The Medical Problem and the Scientific Challenge
Commonly encountered microbes are dramatically and increasingly resistant to antibiotics. Hospital workers are faced with significant problems in treating infections. In Canada, about 200,000 individuals acquire bacterial infections in our hospitals every year and 70% of these microbes are resistant to at least one commonly used drugs; ~7,000 deaths result. Estimated annual costs to treat sepsis in Canadian hospitals are $1.7 billion. Last year, none of the 400 FDA-approved drugs was anti-bacterial. Multiple factors contribute to the ineffectiveness of antimicrobials. Currently there are limited known targets for antibiotics. The scientific challenge requires continued basic science research for discovery of new targets.

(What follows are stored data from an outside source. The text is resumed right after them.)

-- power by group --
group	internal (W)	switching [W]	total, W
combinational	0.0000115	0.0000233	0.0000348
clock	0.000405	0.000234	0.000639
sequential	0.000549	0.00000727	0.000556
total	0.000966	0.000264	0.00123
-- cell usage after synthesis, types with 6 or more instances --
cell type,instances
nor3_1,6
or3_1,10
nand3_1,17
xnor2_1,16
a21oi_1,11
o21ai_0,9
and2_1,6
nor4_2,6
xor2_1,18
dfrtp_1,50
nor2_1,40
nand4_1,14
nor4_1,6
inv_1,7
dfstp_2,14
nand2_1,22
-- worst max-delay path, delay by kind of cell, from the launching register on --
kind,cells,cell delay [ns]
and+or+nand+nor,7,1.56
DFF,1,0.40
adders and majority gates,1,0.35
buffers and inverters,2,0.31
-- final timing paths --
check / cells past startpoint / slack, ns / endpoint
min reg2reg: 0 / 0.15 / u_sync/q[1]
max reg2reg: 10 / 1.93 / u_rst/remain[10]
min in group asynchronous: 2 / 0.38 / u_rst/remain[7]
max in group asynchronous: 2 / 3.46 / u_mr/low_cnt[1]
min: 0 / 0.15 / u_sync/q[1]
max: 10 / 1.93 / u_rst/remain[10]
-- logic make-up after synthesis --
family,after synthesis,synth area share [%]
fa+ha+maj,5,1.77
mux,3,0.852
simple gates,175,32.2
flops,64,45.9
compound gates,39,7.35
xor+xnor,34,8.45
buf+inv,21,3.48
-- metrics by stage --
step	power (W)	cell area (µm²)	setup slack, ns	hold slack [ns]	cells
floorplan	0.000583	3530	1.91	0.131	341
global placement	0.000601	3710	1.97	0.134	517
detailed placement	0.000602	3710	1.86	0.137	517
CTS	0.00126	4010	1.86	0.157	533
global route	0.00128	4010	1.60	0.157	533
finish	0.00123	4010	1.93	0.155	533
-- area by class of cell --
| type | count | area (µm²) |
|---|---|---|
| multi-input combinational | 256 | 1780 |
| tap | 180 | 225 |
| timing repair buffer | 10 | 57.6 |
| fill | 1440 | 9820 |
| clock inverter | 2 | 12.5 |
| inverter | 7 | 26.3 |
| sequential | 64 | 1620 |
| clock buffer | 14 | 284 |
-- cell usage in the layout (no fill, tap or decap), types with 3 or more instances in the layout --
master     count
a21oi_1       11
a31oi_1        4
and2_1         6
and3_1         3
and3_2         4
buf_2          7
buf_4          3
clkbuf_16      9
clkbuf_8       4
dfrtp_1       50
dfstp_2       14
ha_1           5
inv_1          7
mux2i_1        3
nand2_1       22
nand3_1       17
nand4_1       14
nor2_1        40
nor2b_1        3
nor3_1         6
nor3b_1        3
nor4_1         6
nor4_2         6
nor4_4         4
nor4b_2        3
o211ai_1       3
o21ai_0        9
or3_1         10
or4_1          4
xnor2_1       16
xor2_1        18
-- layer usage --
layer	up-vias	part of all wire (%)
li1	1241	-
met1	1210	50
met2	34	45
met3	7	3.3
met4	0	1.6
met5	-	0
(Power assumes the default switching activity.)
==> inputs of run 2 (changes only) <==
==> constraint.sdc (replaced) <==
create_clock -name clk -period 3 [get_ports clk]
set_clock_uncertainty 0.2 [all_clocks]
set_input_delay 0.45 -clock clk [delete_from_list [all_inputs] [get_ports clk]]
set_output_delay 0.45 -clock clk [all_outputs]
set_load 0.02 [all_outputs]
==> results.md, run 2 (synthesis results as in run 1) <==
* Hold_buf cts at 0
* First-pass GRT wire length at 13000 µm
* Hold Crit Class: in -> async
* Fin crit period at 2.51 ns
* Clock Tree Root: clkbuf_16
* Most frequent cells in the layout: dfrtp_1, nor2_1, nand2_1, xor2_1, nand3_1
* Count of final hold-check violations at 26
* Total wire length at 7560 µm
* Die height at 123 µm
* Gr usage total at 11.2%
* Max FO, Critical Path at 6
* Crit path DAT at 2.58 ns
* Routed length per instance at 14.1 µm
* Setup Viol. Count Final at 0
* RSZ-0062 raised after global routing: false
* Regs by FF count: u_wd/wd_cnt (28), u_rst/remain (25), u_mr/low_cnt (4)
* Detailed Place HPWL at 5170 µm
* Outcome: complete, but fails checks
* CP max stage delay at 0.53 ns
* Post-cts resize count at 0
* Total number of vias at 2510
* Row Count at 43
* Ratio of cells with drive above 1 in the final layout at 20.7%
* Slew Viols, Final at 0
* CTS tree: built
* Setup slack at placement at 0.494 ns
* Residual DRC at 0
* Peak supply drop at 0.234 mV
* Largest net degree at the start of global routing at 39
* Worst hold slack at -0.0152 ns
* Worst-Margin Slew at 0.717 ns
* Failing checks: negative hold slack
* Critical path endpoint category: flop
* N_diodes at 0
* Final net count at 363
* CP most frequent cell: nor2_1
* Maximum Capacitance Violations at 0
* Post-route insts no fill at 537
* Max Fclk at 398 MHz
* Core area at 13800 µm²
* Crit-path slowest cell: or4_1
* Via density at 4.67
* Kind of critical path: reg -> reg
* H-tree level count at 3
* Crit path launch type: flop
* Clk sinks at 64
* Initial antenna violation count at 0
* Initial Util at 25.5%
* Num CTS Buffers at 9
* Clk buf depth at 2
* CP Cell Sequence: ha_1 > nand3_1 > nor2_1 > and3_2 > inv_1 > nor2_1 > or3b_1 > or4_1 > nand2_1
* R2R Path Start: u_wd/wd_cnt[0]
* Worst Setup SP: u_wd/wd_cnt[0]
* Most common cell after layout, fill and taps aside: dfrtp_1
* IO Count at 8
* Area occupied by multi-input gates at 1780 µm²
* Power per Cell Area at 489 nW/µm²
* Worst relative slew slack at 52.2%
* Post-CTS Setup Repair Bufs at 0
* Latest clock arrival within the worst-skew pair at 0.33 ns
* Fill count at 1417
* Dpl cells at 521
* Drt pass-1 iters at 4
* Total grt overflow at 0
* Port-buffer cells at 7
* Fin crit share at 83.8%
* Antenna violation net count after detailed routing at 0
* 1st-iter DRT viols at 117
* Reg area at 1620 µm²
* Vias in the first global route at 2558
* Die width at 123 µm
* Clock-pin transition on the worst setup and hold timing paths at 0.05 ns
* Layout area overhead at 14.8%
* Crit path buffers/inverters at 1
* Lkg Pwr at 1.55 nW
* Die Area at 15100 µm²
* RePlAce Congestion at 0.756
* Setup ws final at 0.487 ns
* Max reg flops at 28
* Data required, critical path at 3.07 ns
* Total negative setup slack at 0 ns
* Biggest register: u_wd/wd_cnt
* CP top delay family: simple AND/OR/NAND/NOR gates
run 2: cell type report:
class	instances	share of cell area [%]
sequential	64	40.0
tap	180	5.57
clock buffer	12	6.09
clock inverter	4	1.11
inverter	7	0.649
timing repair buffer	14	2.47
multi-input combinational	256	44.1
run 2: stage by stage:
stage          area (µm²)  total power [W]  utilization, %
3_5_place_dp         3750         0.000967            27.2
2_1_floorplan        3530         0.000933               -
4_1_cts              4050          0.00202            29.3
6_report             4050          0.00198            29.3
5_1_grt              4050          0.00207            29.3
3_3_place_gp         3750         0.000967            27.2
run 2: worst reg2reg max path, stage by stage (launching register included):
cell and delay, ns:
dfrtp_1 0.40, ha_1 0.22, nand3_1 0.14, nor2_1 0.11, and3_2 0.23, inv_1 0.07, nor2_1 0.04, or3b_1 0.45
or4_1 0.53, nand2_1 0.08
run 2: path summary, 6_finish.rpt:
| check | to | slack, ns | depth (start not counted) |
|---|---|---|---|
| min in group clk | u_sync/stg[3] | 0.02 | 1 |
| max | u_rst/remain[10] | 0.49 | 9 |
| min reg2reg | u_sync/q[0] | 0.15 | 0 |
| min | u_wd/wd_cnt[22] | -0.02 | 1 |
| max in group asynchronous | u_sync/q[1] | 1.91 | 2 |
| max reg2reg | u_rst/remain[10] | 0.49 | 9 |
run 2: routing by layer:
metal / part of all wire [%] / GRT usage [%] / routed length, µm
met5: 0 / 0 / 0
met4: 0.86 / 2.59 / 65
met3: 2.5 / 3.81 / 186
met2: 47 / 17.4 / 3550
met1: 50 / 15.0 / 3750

Our molecular and structural biology research program focuses on transport of essential nutrients across the cell envelope of Gram-negative bacteria. These include human pathogens [Escherichia coli] and animal pathogens [Actinobacillus pleuropneumoniae]. Transport systems are compulsory for bacterial survival and virulence. So far, their structures and their functions are incompletely understood. Two membranes surround the Gram-negative bacterial cell. Our studies on molecular microbiology and X-ray structures of proteins in both membranes provide detailed information that directs research towards novel targets for antimicrobials and novel candidates for vaccines.